Bears Hall of Fame linebacker Dick Butkus, who was drafted third overall, one spot ahead of Sayers in the 1965 NFL Draft (which actually was held Nov. 28, 1964), said in a statement released by the Bears:
“Will miss a great friend who helped me become the player I became because after practicing and scrimmaging against Gale I knew I could play against anybody. We lost one of the best Bears ever and more importantly we lost a great person.”
Lions Hall of Fame running back Barry Sanders — arguably the closest thing to Sayers in running style since Sayers retired before the 1972 season, became a friend of the former Bears great.
Cowboys Hall of Fame running back Emmitt Smith, the NFL’s all-time leading rusher, also offered condolences on Twittter:
Always a sad day when we lose one of the best... My deepest condolences to the family of Gale Sayers. His legacy will continue to inspire future generations. https://t.co/cjfBCX7TLH— Emmitt Smith (@EmmittSmith22) September 23, 2020
Former Bears defensive coordinator Vic Fangio, 62, now the head coach of the Broncos, paid his respect to Sayers in a video conference with Broncos media:
“I am saddened by the death of Gale Sayers. The Kansas Comet. I met him a few times in Chicago. A nice man. He was electric, a rare bird. If wasn’t for his [knee] injury, he was like Sandy Koufax of football.”
Actors Billy Dee Williams and James Caan, who played Sayers and Piccolo in “Brian’s Song,” also tweeted their condolences.

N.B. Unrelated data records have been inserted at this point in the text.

From an optimization exercise on the open Yosys and OpenROAD flow, aimed at small area, a short achievable clock period and few clock cycles; shortcuts taken in it are not production practice.
In this exercise RTL edits were held to simulation tests only and were not proved equivalent to the original.

## build 3
==> flow/design.v (excerpt) <==
module sisb_alu (
    input  wire        clk,
    input  wire        rst,           
    input  wire        in_valid,
    output wire        in_ready,
    input  wire [3:0]  in_op,
    input  wire [15:0] in_a,
    input  wire [15:0] in_b,
    output reg         out_valid,
    output reg  [15:0] out_result,
    output reg         out_ovf,
    output reg         out_fatal,
    output reg  [1:0]  out_cause
);
    function [3:0] msb16(input [15:0] x);
        reg h8, h4, h2, h1;
        reg [7:0] y8;
        reg [3:0] y4;
        reg [1:0] y2;
        begin
            h8 = |x[15:8];  y8 = h8 ? x[15:8] : x[7:0];
            h4 = |y8[7:4];  y4 = h4 ? y8[7:4] : y8[3:0];
            h2 = |y4[3:2];  y2 = h2 ? y4[3:2] : y4[1:0];
            h1 = y2[1];
            msb16 = {h8, h4, h2, h1};
        end
    endfunction
    function [15:0] lenval(input [15:0] x);
        reg [15:0] n, pre;
        integer i;
        begin
            n = ~x;
            pre[0] = 1'b1;
            for (i = 1; i < 16; i = i + 1) pre[i] = pre[i-1] & n[i-1];
            lenval = x[15] ? (n | pre) : x;
        end
    endfunction
    function [5:0] booth(input [4:0] w);
        begin
            booth[5] = w[3] ^ w[2];
            booth[4] = (w[4] & ~w[3] & ~w[2]) | (~w[4] & w[3] & w[2]);
            booth[3] = w[4];
            booth[2] = w[1] ^ w[0];
            booth[1] = (w[2] & ~w[1] & ~w[0]) | (~w[2] & w[1] & w[0]);
            booth[0] = w[2];
        end
    endfunction
    function [4:0] window(input [15:0] v, input [1:0] g);
        reg [16:0] vx;
        begin
            vx = {v, 1'b0};
            case (g)
                2'd0: window = vx[4:0];
                2'd1: window = vx[8:4];
                2'd2: window = vx[12:8];
                default: window = vx[16:12];
            endcase
        end
    endfunction
    function [1:0] ndig(input [15:0] x);
        begin
            if (x[15:3] == {13{x[15]}})      ndig = 2'd0;
            else if (x[15:7] == {9{x[15]}})  ndig = 2'd1;
  ...
Size: about 2200 cells after synthesis, ~61 I/O pins, roughly 15000 um^2 of cells after synthesis.
Settings: LEC_CHECK=0, ABC_AREA=1, CAP_MARGIN=20, CORE_MARGIN=2, CORE_UTILIZATION=40, SLEW_MARGIN=20; clock period 11.0 ns.
standard.sh (not shown) runs the stock make flow with config.mk's settings and CLKGATE_MAP_FILE= SYNTH_SCRIPT=/design/flow/synth_recipe.tcl, a recipe that flattens the netlist after the stock synthesis.
==> flow/flow/run.sh <==
#!/bin/bash
# The standard layout (standard.sh, all steps unchanged), except that the
# port buffers that buffer_ports inserts on every input and output are plain
# buffers (buf_2) instead of the delay cells it picks by default, and
# repair_timing aims for 6.5 ns of setup slack (the SDC is unchanged).
# The full output of the flow goes to standard.log; ORFS keeps each step's
# log under orfs/logs/.
set -e
export SETUP_SLACK_MARGIN=6.5
export BUFFER_PORTS_ARGS="-buffer_cell sky130_fd_sc_hd__buf_2"
bash standard.sh > standard.log 2>&1
Testbench counts of build 3, summed over its fixed seeds: cycles 28,382.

My heart is broken over the loss of my dear friend, Gale Sayers.— Billy Dee Williams (@realbdw) September 23, 2020
Portraying Gale in Brian’s Song was a true honor and one of the nightlights of my career. He was an extraordinary human being with the the kindest heart.

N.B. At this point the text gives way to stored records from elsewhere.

Context: an optimization exercise on an open-source flow, tuned for small area. The choices shown serve that exercise and are no tape-out recipe. Function was checked by simulation only, so behaviour that the tests miss may differ from the original. Power is estimated from default activity; no workload was simulated.

## oak
Design gpu_core, start of the top module:
module gpu_core (
    input  wire        clk,
    input  wire        rst,           
    input  wire        rx_valid,
    input  wire [7:0]  rx_data,
    output wire        tx_valid,
    output wire [7:0]  tx_data,
    input  wire        fill_req,
    output wire [11:0] rgb,
    output wire        hsync,
    output wire        vsync,
    output wire        de,
    output wire [9:0]  x,
    output wire [9:0]  y,
    output wire        frame,
    output wire        line,
    output wire        valid_data,
    output wire        in_bounds,
    output wire        seg_re,
    output wire        seg_we,
    output wire [13:0] seg_addr,
    output wire [31:0] seg_wdata,
    input  wire [31:0] seg_rdata,
    output wire        fb_rd_bank,
    output wire [7:0]  fb_rd_cx,
    output wire [7:0]  fb_rd_cy,
    input  wire [2:0]  fb_rdata,
    output wire        fb_we,
    output wire        fb_wr_bank,
    output wire [7:0]  fb_wr_cx,
    output wire [7:0]  fb_wr_cy,
    output wire [2:0]  fb_wdata
);
export LEC_CHECK = 0
export ABC_AREA = 1
export CAP_MARGIN = 20
export CORE_MARGIN = 2
export CORE_UTILIZATION = 70
export PLACE_DENSITY = 0.85
export SLEW_MARGIN = 20
create_clock -name core_clock -period 10.0 [get_ports {clk}]
standard.sh (not shown) runs the stock make flow with config.mk's settings and CLKGATE_MAP_FILE= SYNTH_SCRIPT=/design/flow/synth_recipe.tcl, a recipe that flattens the netlist after the stock synthesis.
==> flow/flow/run.sh <==
#!/bin/bash
# The standard layout (standard.sh) with these changes, each tool's output in its own log:
#  - synthesis maps the logic with the area-oriented ABC script in flow/abc_area.script,
#  - without ORFS's hard adder cells (ADDER_MAP_FILE empty), so ABC optimises adders too;
#    registers are mapped exactly as in the standard synthesis,
#  - the port buffers are the smallest buffer, sky130_fd_sc_hd__buf_1,
#  - clock tree synthesis clusters up to 20 sinks within 80 um behind clkbuf_8 leaf buffers and adds no dummy loads.
set -u
rm -rf myscripts
cp -r "$FLOW_HOME/scripts" myscripts
cp flow/abc_area.script myscripts/abc_area.script
export BUFFER_PORTS_ARGS="-buffer_cell sky130_fd_sc_hd__buf_1"
export CTS_ARGS="-sink_clustering_enable -repair_clock_nets -sink_clustering_size 20 -sink_clustering_max_diameter 80 -sink_clustering_buffer sky130_fd_sc_hd__clkbuf_8 -dont_use_dummy_load"
bash standard.sh SCRIPTS_DIR="$PWD/myscripts" ADDER_MAP_FILE= finish > standard.log 2>&1
==> flow/flow/abc_area.script <==
strash
&get -n
&deepsyn -T 60
&put
dch -f
amap
topo
Every stage of the flow completed for oak, and the final layout passed the timing, DRC and antenna checks.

My sincerest condolences to his family #RIPGaleSayers pic.twitter.com/OyQRlwuznU
Former Bears defensive end Ed O’Bradovich, a teammate throughout Sayers’ seven-year NFL career, expressed the sentiment of the day most profoundly with a moving tribute on “The Dan Bernstein Show” on WSCR-AM.
“God loved Gale Sayers,” O’Bradovich said, his voice filling with emotion. “He could run like no other running back could ever run — or ever will run — in the National Football League.”